*** Records Section Begins ***
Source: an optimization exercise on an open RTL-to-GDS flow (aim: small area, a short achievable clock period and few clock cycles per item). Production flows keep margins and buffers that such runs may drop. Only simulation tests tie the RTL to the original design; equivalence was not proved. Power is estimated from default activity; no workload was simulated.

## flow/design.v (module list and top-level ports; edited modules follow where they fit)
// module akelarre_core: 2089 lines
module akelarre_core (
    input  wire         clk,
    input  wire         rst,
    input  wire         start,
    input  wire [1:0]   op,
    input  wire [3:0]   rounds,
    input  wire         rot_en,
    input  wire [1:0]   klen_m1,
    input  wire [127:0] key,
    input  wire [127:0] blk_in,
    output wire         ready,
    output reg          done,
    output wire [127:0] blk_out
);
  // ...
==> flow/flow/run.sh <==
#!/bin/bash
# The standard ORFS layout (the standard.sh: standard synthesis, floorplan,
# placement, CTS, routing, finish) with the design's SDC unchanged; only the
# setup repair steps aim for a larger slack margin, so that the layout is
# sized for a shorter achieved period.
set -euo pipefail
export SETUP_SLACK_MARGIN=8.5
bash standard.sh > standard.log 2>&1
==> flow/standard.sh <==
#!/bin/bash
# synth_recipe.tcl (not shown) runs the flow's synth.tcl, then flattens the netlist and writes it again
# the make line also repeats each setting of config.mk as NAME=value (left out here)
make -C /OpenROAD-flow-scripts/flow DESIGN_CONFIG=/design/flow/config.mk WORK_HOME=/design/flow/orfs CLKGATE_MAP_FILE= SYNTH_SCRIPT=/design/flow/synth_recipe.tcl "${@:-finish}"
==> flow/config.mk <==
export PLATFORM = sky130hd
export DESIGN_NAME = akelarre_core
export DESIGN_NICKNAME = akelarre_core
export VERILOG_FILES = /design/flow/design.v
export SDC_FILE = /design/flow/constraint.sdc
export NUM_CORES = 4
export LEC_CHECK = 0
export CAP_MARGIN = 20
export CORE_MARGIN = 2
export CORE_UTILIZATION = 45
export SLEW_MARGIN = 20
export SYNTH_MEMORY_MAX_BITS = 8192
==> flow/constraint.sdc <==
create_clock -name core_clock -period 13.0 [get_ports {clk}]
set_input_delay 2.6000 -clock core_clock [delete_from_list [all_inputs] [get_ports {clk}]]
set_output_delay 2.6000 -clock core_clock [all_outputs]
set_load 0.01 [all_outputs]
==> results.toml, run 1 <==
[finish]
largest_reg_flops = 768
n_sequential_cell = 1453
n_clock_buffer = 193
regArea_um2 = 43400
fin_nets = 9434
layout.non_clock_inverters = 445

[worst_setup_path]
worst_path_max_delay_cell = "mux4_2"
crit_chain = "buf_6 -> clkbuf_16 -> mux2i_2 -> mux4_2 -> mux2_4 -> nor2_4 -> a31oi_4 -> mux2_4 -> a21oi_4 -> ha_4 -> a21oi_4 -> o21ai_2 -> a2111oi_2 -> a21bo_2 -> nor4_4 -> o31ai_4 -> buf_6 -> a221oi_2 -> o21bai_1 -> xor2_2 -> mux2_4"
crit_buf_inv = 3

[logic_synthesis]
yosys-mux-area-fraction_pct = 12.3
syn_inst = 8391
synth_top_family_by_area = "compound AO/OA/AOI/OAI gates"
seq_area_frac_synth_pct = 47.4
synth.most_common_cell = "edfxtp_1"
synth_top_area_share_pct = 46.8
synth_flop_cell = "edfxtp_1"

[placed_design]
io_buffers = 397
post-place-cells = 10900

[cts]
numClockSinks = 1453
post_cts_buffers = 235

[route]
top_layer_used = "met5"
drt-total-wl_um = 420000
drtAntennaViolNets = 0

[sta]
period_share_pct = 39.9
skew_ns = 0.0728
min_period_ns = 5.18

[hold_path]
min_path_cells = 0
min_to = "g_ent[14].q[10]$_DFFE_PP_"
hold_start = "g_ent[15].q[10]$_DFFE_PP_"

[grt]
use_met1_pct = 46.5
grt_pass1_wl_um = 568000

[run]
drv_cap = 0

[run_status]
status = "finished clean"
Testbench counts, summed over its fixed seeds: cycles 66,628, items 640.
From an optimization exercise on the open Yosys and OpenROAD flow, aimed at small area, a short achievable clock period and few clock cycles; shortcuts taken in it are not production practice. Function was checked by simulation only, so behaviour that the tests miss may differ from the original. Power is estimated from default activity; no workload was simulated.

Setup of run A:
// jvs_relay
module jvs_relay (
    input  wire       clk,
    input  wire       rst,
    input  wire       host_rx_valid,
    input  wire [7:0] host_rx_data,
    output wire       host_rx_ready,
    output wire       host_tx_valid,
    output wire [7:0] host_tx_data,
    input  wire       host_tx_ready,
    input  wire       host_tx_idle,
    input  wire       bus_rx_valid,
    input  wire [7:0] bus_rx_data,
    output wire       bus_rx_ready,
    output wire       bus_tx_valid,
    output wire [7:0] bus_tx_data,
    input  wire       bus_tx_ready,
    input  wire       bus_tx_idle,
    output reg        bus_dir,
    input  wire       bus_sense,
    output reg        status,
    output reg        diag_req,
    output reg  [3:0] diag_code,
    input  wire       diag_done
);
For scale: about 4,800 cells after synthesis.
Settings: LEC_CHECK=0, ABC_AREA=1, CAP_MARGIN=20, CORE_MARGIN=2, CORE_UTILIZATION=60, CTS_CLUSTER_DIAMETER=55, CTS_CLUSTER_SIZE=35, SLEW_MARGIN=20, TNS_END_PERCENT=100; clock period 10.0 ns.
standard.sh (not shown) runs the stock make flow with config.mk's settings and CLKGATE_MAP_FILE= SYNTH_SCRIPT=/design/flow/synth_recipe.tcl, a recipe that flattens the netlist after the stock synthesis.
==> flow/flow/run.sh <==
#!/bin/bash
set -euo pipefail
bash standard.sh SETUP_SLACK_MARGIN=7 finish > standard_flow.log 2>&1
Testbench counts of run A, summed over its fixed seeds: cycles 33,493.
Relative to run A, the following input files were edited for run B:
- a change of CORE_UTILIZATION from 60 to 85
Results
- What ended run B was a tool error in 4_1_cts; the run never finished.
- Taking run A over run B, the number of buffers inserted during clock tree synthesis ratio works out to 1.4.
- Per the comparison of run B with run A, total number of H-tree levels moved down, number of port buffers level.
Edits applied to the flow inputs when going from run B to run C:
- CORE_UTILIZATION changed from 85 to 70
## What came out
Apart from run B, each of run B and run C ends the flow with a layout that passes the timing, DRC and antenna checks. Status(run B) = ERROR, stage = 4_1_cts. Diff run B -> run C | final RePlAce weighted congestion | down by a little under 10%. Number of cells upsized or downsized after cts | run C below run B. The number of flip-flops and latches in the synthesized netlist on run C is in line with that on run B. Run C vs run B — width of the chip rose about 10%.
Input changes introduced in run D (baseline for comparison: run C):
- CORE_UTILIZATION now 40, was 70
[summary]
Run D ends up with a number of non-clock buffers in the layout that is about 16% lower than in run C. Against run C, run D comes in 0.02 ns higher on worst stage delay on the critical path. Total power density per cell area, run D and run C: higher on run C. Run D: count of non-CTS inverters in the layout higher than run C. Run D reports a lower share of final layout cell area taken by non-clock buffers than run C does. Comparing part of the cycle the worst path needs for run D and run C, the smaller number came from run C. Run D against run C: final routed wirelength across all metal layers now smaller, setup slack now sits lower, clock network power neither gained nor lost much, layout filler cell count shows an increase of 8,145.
*** Records Section Ends ***
*** Records Section Begins ***
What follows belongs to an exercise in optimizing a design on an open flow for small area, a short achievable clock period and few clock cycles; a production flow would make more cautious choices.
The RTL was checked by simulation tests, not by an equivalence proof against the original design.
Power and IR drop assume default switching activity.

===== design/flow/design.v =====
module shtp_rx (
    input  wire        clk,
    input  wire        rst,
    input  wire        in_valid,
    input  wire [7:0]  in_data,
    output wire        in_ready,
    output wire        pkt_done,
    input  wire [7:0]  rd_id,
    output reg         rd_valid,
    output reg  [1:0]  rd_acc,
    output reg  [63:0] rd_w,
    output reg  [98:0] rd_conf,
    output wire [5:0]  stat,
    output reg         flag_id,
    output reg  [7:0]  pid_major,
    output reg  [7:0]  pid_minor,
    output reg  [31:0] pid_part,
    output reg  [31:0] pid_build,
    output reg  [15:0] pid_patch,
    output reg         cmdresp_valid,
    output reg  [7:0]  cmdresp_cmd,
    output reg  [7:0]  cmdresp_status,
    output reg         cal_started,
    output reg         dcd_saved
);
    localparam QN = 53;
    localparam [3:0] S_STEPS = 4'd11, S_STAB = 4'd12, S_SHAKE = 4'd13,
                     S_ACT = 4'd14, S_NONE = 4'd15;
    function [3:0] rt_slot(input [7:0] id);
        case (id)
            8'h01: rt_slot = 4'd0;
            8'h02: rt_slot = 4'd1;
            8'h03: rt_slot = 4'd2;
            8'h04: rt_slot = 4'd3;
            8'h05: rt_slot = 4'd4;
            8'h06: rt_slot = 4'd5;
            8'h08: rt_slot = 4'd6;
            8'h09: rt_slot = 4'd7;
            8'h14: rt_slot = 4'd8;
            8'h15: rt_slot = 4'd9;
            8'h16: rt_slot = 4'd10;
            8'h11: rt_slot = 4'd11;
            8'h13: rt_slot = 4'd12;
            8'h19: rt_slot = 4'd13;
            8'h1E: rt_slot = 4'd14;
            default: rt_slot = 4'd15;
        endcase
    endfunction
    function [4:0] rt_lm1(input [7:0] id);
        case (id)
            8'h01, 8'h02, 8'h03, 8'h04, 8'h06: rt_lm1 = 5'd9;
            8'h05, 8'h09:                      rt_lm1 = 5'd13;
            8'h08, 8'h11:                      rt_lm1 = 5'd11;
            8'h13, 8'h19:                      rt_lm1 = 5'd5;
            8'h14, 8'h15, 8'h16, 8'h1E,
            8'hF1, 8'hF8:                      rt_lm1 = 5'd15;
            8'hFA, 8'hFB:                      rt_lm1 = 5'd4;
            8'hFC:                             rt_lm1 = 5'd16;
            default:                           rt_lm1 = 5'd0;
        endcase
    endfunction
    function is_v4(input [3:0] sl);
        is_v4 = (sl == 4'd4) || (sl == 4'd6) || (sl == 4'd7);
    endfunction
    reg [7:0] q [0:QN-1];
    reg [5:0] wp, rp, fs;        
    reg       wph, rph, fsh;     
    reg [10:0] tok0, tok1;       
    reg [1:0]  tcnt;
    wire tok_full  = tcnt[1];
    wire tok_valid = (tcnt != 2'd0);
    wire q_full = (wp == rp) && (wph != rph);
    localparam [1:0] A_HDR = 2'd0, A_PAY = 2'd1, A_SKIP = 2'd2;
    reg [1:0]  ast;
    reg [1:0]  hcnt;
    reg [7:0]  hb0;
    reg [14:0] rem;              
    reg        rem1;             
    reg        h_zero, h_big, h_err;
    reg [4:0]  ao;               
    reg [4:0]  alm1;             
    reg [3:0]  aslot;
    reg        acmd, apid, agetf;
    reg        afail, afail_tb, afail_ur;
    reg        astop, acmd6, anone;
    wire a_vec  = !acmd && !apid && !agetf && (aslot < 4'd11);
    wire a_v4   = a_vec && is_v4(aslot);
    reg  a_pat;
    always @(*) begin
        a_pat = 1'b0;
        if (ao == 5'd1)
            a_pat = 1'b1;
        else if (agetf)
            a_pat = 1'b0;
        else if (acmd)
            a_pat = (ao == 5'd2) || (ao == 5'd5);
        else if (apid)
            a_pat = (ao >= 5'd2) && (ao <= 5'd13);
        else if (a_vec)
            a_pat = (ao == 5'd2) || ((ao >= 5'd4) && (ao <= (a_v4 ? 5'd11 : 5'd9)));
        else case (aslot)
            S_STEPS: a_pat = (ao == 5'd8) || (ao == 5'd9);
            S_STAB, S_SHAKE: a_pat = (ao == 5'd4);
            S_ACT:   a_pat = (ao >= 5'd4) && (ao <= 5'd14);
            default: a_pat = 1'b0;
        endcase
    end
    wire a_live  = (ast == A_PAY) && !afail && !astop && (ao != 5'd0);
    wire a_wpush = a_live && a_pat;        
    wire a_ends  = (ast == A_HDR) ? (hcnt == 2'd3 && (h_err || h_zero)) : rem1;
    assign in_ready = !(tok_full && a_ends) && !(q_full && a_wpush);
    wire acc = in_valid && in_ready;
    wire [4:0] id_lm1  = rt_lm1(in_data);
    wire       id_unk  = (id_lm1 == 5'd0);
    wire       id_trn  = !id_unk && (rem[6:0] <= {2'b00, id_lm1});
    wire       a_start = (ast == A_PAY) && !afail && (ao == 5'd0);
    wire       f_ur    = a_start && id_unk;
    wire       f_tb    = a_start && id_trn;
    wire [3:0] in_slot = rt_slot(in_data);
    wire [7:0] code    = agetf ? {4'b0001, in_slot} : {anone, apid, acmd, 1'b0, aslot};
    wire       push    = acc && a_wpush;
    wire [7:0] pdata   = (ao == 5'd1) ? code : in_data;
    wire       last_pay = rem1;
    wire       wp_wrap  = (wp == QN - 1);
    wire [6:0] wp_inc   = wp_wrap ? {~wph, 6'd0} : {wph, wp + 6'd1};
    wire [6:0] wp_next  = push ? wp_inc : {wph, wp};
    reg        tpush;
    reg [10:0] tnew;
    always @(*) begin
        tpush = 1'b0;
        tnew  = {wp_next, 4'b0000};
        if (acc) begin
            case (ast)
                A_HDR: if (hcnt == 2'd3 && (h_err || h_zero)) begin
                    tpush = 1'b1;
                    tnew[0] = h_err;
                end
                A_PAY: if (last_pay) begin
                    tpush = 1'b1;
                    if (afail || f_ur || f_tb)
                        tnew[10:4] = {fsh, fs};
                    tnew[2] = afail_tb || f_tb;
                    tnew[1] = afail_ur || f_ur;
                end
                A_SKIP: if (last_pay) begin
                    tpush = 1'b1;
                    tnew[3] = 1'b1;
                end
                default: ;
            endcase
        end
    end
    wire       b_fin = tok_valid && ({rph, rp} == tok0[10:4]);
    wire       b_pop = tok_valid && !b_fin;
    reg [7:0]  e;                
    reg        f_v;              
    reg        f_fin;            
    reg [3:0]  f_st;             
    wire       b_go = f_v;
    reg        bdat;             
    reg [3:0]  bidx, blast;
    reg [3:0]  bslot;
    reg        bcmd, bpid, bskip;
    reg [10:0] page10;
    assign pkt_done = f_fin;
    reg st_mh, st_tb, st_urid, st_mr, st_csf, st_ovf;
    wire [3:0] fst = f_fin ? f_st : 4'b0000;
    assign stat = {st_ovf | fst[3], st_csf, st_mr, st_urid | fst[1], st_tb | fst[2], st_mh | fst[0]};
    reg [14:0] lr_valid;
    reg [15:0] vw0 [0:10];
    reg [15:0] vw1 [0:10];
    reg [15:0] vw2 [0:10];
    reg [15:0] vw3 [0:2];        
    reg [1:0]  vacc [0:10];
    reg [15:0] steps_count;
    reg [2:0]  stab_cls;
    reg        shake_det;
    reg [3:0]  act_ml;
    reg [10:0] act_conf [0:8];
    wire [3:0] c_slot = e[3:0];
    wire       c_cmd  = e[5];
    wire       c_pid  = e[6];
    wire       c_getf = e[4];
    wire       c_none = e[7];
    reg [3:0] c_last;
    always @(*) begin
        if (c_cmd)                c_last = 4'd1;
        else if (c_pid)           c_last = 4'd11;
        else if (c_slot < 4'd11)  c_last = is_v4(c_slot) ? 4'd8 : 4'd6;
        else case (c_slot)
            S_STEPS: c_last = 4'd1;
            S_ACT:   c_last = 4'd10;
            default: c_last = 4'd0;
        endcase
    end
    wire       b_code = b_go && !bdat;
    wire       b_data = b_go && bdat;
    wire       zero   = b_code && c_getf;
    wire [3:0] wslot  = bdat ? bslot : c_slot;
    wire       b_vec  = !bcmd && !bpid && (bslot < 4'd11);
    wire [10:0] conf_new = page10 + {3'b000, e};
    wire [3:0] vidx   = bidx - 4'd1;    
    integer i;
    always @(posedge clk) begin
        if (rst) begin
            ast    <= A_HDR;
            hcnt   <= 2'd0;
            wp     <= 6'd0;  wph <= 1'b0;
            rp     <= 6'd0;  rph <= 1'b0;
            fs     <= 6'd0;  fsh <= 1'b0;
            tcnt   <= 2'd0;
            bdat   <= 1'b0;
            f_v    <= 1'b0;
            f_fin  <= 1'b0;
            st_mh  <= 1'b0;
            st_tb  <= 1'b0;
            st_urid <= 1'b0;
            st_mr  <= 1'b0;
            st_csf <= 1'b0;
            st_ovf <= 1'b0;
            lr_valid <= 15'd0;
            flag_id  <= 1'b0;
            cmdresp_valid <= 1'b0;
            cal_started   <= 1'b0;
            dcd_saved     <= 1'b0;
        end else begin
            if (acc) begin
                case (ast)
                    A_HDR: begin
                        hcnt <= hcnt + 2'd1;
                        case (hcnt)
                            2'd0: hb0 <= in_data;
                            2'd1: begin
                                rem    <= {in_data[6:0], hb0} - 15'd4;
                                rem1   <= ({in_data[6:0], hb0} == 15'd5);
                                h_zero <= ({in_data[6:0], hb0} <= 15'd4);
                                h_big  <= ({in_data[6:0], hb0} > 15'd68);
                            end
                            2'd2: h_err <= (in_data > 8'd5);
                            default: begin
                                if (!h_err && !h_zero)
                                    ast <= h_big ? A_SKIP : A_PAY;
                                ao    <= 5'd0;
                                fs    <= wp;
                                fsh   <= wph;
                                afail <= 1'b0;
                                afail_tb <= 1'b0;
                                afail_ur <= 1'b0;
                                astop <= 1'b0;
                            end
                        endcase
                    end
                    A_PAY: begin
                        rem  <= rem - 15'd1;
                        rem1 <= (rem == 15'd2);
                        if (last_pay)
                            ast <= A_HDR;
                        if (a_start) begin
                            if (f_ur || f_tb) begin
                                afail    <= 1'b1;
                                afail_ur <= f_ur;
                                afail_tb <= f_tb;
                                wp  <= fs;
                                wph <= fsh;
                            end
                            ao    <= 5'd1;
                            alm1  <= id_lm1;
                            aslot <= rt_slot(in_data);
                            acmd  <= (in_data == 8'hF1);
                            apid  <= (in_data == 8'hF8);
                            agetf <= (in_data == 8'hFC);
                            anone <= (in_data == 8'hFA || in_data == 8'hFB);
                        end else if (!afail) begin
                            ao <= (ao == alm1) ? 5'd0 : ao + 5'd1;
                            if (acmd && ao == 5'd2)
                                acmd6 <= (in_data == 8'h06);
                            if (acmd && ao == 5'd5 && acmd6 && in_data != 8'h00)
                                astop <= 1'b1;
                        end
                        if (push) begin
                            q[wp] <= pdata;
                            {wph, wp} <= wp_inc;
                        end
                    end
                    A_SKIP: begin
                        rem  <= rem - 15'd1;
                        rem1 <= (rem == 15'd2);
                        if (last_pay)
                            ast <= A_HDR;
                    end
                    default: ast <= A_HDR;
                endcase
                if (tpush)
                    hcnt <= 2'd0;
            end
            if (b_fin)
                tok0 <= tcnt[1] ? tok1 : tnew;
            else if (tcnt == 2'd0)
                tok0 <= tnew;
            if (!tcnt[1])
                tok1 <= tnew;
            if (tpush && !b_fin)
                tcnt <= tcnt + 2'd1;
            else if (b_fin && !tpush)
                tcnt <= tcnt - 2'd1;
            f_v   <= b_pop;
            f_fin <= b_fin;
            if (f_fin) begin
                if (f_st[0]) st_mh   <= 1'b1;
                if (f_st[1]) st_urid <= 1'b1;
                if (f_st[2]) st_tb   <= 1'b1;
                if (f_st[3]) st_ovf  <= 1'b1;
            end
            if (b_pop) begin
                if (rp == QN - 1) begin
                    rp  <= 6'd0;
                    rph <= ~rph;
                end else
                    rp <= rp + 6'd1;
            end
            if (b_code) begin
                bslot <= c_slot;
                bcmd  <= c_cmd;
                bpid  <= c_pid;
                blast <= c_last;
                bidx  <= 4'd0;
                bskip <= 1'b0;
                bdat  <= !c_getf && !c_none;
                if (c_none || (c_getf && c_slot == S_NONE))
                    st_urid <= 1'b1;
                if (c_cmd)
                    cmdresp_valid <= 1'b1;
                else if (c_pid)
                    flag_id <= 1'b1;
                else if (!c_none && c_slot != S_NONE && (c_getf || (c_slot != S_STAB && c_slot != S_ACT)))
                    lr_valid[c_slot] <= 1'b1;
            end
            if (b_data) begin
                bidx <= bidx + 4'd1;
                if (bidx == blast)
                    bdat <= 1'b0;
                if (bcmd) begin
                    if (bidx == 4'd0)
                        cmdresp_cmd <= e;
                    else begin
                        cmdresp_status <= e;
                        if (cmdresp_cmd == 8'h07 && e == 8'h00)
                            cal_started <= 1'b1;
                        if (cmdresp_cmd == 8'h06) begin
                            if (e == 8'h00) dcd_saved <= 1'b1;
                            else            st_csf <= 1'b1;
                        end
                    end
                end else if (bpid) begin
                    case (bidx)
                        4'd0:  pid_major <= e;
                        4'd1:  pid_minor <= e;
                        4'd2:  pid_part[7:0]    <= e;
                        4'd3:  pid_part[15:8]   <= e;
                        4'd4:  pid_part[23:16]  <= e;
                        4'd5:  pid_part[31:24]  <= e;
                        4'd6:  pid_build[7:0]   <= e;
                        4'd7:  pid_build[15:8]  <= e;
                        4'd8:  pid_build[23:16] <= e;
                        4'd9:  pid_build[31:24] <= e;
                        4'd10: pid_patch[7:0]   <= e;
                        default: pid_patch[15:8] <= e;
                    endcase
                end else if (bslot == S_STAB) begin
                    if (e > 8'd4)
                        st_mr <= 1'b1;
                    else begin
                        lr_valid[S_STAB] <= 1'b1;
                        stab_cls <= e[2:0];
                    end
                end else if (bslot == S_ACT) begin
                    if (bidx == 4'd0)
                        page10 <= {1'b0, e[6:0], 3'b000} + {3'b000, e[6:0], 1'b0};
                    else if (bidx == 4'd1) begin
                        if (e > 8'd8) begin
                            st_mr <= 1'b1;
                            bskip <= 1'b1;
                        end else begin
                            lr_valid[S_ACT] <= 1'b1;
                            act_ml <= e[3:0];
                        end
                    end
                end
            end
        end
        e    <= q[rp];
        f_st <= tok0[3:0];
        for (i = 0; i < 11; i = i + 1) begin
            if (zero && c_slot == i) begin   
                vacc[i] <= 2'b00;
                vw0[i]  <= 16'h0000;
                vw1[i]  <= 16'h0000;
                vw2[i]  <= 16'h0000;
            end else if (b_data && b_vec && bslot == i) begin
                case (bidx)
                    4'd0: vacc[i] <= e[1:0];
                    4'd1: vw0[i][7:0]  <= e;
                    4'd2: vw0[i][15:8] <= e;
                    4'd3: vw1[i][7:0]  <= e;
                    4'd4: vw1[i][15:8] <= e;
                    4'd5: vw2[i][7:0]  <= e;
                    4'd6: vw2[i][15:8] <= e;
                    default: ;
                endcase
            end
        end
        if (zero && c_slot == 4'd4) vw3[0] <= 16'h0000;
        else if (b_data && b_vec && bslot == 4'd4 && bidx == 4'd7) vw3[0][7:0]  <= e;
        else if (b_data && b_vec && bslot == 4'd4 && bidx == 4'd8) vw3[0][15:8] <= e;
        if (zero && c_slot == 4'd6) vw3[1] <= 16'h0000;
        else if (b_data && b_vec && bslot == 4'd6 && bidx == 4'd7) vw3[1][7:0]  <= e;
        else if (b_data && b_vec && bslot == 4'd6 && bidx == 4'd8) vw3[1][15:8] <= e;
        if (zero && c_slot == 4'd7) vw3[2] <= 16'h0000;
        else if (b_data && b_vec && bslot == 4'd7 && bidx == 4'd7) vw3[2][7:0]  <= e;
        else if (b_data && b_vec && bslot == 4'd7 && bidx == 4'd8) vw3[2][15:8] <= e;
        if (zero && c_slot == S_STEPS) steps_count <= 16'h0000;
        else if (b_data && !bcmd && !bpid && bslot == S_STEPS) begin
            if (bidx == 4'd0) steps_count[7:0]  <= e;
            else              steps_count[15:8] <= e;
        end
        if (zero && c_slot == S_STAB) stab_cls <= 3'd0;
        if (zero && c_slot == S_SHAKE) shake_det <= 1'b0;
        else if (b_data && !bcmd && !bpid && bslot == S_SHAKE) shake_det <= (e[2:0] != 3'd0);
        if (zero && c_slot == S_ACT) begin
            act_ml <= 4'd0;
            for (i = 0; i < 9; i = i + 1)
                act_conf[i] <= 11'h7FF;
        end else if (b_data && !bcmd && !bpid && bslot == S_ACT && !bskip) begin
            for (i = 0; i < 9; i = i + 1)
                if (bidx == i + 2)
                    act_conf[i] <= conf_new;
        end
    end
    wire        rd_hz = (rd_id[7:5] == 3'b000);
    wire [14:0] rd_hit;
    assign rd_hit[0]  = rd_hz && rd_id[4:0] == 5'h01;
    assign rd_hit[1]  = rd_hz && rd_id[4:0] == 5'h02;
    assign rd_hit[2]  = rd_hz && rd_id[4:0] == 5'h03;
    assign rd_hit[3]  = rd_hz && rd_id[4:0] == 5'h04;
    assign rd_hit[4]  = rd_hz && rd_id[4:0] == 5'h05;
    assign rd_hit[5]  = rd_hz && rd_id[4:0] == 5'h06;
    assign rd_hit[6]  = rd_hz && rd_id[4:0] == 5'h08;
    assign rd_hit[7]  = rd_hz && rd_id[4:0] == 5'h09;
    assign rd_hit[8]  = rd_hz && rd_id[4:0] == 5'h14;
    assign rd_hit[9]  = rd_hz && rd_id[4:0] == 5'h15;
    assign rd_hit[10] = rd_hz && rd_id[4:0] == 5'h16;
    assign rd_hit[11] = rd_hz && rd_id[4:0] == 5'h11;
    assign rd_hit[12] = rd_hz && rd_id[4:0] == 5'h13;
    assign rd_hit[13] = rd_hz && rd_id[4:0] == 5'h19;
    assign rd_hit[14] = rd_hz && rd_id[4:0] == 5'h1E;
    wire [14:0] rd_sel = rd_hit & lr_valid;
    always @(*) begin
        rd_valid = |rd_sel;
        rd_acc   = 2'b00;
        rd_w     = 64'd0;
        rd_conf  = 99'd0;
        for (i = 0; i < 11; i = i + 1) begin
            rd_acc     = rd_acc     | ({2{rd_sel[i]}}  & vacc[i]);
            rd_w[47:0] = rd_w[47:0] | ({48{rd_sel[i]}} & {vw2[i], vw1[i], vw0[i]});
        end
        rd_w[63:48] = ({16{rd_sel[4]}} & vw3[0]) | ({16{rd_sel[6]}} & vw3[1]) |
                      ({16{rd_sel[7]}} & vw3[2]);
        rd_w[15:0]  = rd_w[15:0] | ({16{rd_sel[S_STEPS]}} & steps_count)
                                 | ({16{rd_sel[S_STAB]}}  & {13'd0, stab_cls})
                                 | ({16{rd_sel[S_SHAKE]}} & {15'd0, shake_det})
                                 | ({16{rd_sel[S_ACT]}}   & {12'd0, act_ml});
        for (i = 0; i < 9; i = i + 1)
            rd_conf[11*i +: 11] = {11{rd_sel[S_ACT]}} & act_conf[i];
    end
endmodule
*** Records Section Ends ***
What this task involves:
Each line carrying the string "finished" should be copied out from the entries.

Output of the exercise:
status = "finished clean"
- What ended run B was a tool error in 4_1_cts; the run never finished.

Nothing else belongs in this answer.